Sanity Agent: One Agent as Evaluator to Another

Background: what problem this solves

Tool-using agents are hard to validate if you only check the final answer—you cannot tell sound tool use from a lucky guess. Raw log prose is hard to automate and aggregate. A harness like Sanity Agent exists to freeze each real run into a schema-valid trace, then have a second LLM act only as judge against gold, emitting a verdict you can roll up—so you score both outcome and trajectory, while avoiding one mega-prompt that is player and referee, or an orchestrator that reads traces and substitutes for a real Evaluator.

Four terms

Term	Definition
Runner	Agent under test; prompt is task only (no gold), tools allowed, must write a trace file.
trace	Structured timeline of one run (thoughts, tools, results, final answer, …), shaped by JSON Schema—evidence for process checks.
Evaluator	Judge LLM; prompt is trace + gold + verdict path only; no tools; writes verdict.
verdict	Structured judgment for that run (correctness, expected behavior, …), schema-backed; reasons should point into the trace.

In one line: Runner → trace → programmatic schema gate → Evaluator → verdict → schema gate → aggregate; the orchestrator schedules and validates only—no ghost traces, no inline grading.

Workflow

Preflight (environment / auth + case list) → per case: Runner → trace → schema → Evaluator → verdict → schema → Aggregate when done.

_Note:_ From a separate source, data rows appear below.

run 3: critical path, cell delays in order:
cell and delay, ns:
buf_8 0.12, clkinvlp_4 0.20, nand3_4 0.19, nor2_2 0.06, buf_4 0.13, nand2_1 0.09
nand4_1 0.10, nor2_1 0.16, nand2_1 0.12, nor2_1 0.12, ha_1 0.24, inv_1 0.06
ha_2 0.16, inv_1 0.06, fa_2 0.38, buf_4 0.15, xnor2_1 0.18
<file path="src/rtl/data_mem_arb_pkg.sv">
// Shared constants, types and the address legality rule for the data-memory arbiter.
package data_mem_arb_pkg;

  localparam int XLEN      = 64;
  localparam int MEM_WORDS = 128;

  typedef logic port_id_t;

  typedef enum logic {LK_FREE, LK_OWNED} lock_state_e;

  // Word aligned and inside the memory; callers with a non-default depth pass it in.
  function automatic logic addr_legal(input logic [XLEN-1:0] addr,
                                      input int unsigned      words = MEM_WORDS);
    return (addr[2:0] == 3'b000) && (addr < (XLEN'(words) << 3));
  endfunction

endpackage

</file>
<file path="src/rtl/rr_arb2.sv">
// Two-input round-robin grant: on a tie the port that did not win last time is granted.
module rr_arb2
  import data_mem_arb_pkg::*;
(
  input  logic [1:0] req,
  input  port_id_t   last_grant,
  output logic [1:0] gnt
);

  // NOTE: every output of an always_comb gets a default first, so no path can infer a latch.
  always_comb begin
    gnt = req;
    if (req == 2'b11) gnt = last_grant ? 2'b01 : 2'b10;
  end

endmodule

</file>
<file path="src/rtl/data_mem_arbiter.sv">
// Round-robin arbiter sharing the single-port data memory between the LSU (port 0) and the
// loader/debug port (port 1). Define DATA_MEM_ARB_LOCK_EN to compile in the multi-beat lock.
module data_mem_arbiter #(
  parameter int XLEN      = 64,
  parameter int MEM_WORDS = 128,
  parameter int LOCK_MAX  = 16
) (
  input  logic            clk,
  input  logic            rst,
  input  logic            p0_req_valid,
  output logic            p0_req_ready,
  input  logic [XLEN-1:0] p0_req_addr,
  input  logic            p0_req_we,
  input  logic [XLEN-1:0] p0_req_wdata,
`ifdef DATA_MEM_ARB_LOCK_EN
  input  logic            p0_req_lock,
  input  logic            p1_req_lock,
`endif
  output logic            p0_rsp_valid,
  output logic [XLEN-1:0] p0_rsp_data,
  output logic            p0_rsp_err,
  input  logic            p1_req_valid,
  output logic            p1_req_ready,
  input  logic [XLEN-1:0] p1_req_addr,
  input  logic            p1_req_we,
  input  logic [XLEN-1:0] p1_req_wdata,
  output logic            p1_rsp_valid,
  output logic [XLEN-1:0] p1_rsp_data,
  output logic            p1_rsp_err,
  output logic [XLEN-1:0] mem_address,
  output logic [XLEN-1:0] mem_write_data,
  output logic            mem_write_en,
  output logic            mem_read_en,
  input  logic [XLEN-1:0] mem_read_data
);
  import data_mem_arb_pkg::*;

  if (LOCK_MAX < 1) begin : g_lock_max_check
    $error("LOCK_MAX must be at least 1");
  end

  port_id_t        last_grant;
  port_id_t        sel;
  logic [1:0]      req_vec;
  logic [1:0]      gnt;
  logic            hs;
  logic            legal;
  logic [XLEN-1:0] sel_addr;
  logic [XLEN-1:0] sel_wdata;
  logic            sel_we;
  logic [1:0]      rsp_valid;
  logic [XLEN-1:0] rsp_data;
  logic            rsp_err;

  rr_arb2 u_rr_arb2 (
    .req        (req_vec),
    .last_grant (last_grant),
    .gnt        (gnt)
  );

  // Gating with rst keeps every output low during reset and aborts any in-flight beat.
  assign hs        = (|gnt) && !rst;
  assign sel       = gnt[1];
  assign sel_addr  = sel ? p1_req_addr  : p0_req_addr;
  assign sel_wdata = sel ? p1_req_wdata : p0_req_wdata;
  assign sel_we    = sel ? p1_req_we    : p0_req_we;
  assign legal     = addr_legal(sel_addr, MEM_WORDS);

  assign p0_req_ready = hs && !sel;
  assign p1_req_ready = hs && sel;

  always_comb begin
    mem_address    = '0;
    mem_write_data = '0;
    mem_write_en   = 1'b0;
    mem_read_en    = 1'b0;
    if (hs && legal) begin
      mem_address    = sel_addr;
      mem_write_data = sel_wdata;
      mem_write_en   = sel_we;
      mem_read_en    = !sel_we;
    end
  end

  // NOTE: sequential state uses non-blocking assignments so every register samples pre-edge values.
  always_ff @(posedge clk or posedge rst) begin
    if (rst) begin
      last_grant <= 1'b1;
      rsp_valid  <= '0;
      rsp_data   <= '0;
      rsp_err    <= 1'b0;
    end else begin
      rsp_valid <= {hs && sel, hs && !sel};
      if (hs) begin
        last_grant <= sel;
        rsp_data   <= (legal && !sel_we) ? mem_read_data : '0;
        rsp_err    <= !legal;
      end
    end
  end

  assign p0_rsp_valid = rsp_valid[0];
  assign p0_rsp_data  = rsp_valid[0] ? rsp_data : '0;
  assign p0_rsp_err   = rsp_valid[0] && rsp_err;
  assign p1_rsp_valid = rsp_valid[1];
  assign p1_rsp_data  = rsp_valid[1] ? rsp_data : '0;
  assign p1_rsp_err   = rsp_valid[1] && rsp_err;

`ifdef DATA_MEM_ARB_LOCK_EN
  localparam int CNT_W = $clog2(LOCK_MAX + 1);

  lock_state_e      lk_state, lk_state_nxt;
  port_id_t         owner, owner_nxt;
  logic [CNT_W-1:0] beats, beats_nxt;
  logic             sel_lock;

  assign sel_lock = sel ? p1_req_lock : p0_req_lock;

  always_ff @(posedge clk or posedge rst) begin
    if (rst) begin
      lk_state <= LK_FREE;
      owner    <= 1'b0;
      beats    <= '0;
    end else begin
      lk_state <= lk_state_nxt;
      owner    <= owner_nxt;
      beats    <= beats_nxt;
    end
  end

  // The locking beat counts as the first owned beat; beat LOCK_MAX always releases.
  always_comb begin
    lk_state_nxt = lk_state;
    owner_nxt    = owner;
    beats_nxt    = beats;
    if (hs) begin
      if (sel_lock && (int'(beats) + 1 < LOCK_MAX)) begin
        lk_state_nxt = LK_OWNED;
        owner_nxt    = sel;
        beats_nxt    = beats + CNT_W'(1);
      end else begin
        lk_state_nxt = LK_FREE;
        owner_nxt    = 1'b0;
        beats_nxt    = '0;
      end
    end
  end

  // An owned lock hides the other port even while the owner is idle.
  always_comb begin
    req_vec = {p1_req_valid, p0_req_valid};
    if (lk_state == LK_OWNED) begin
      if (owner) req_vec[0] = 1'b0;
      else       req_vec[1] = 1'b0;
    end
  end
`else
  assign req_vec = {p1_req_valid, p0_req_valid};
`endif

endmodule

</file>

Hard rule: no shortcut where the orchestrator reads the trace and replaces the Evaluator.

flowchart TB
  subgraph PF["Preflight"]
    CH[Checker]
    CL[Case list]
    CH --> CL
  end

  subgraph PC["Each case"]
    OR[Orchestrator]
    RU[Runner: task only]
    TR[("trace")]
    GT{Schema: trace}
    EV[Evaluator: trace + gold]
    VD[("verdict")]
    GV{Schema: verdict}

    OR --> RU --> TR --> GT --> EV --> VD --> GV
  end

  AG[Aggregate]

  PF --> OR
  GV --> MORE{More cases?}
  MORE -->|yes| OR
  MORE -->|no| AG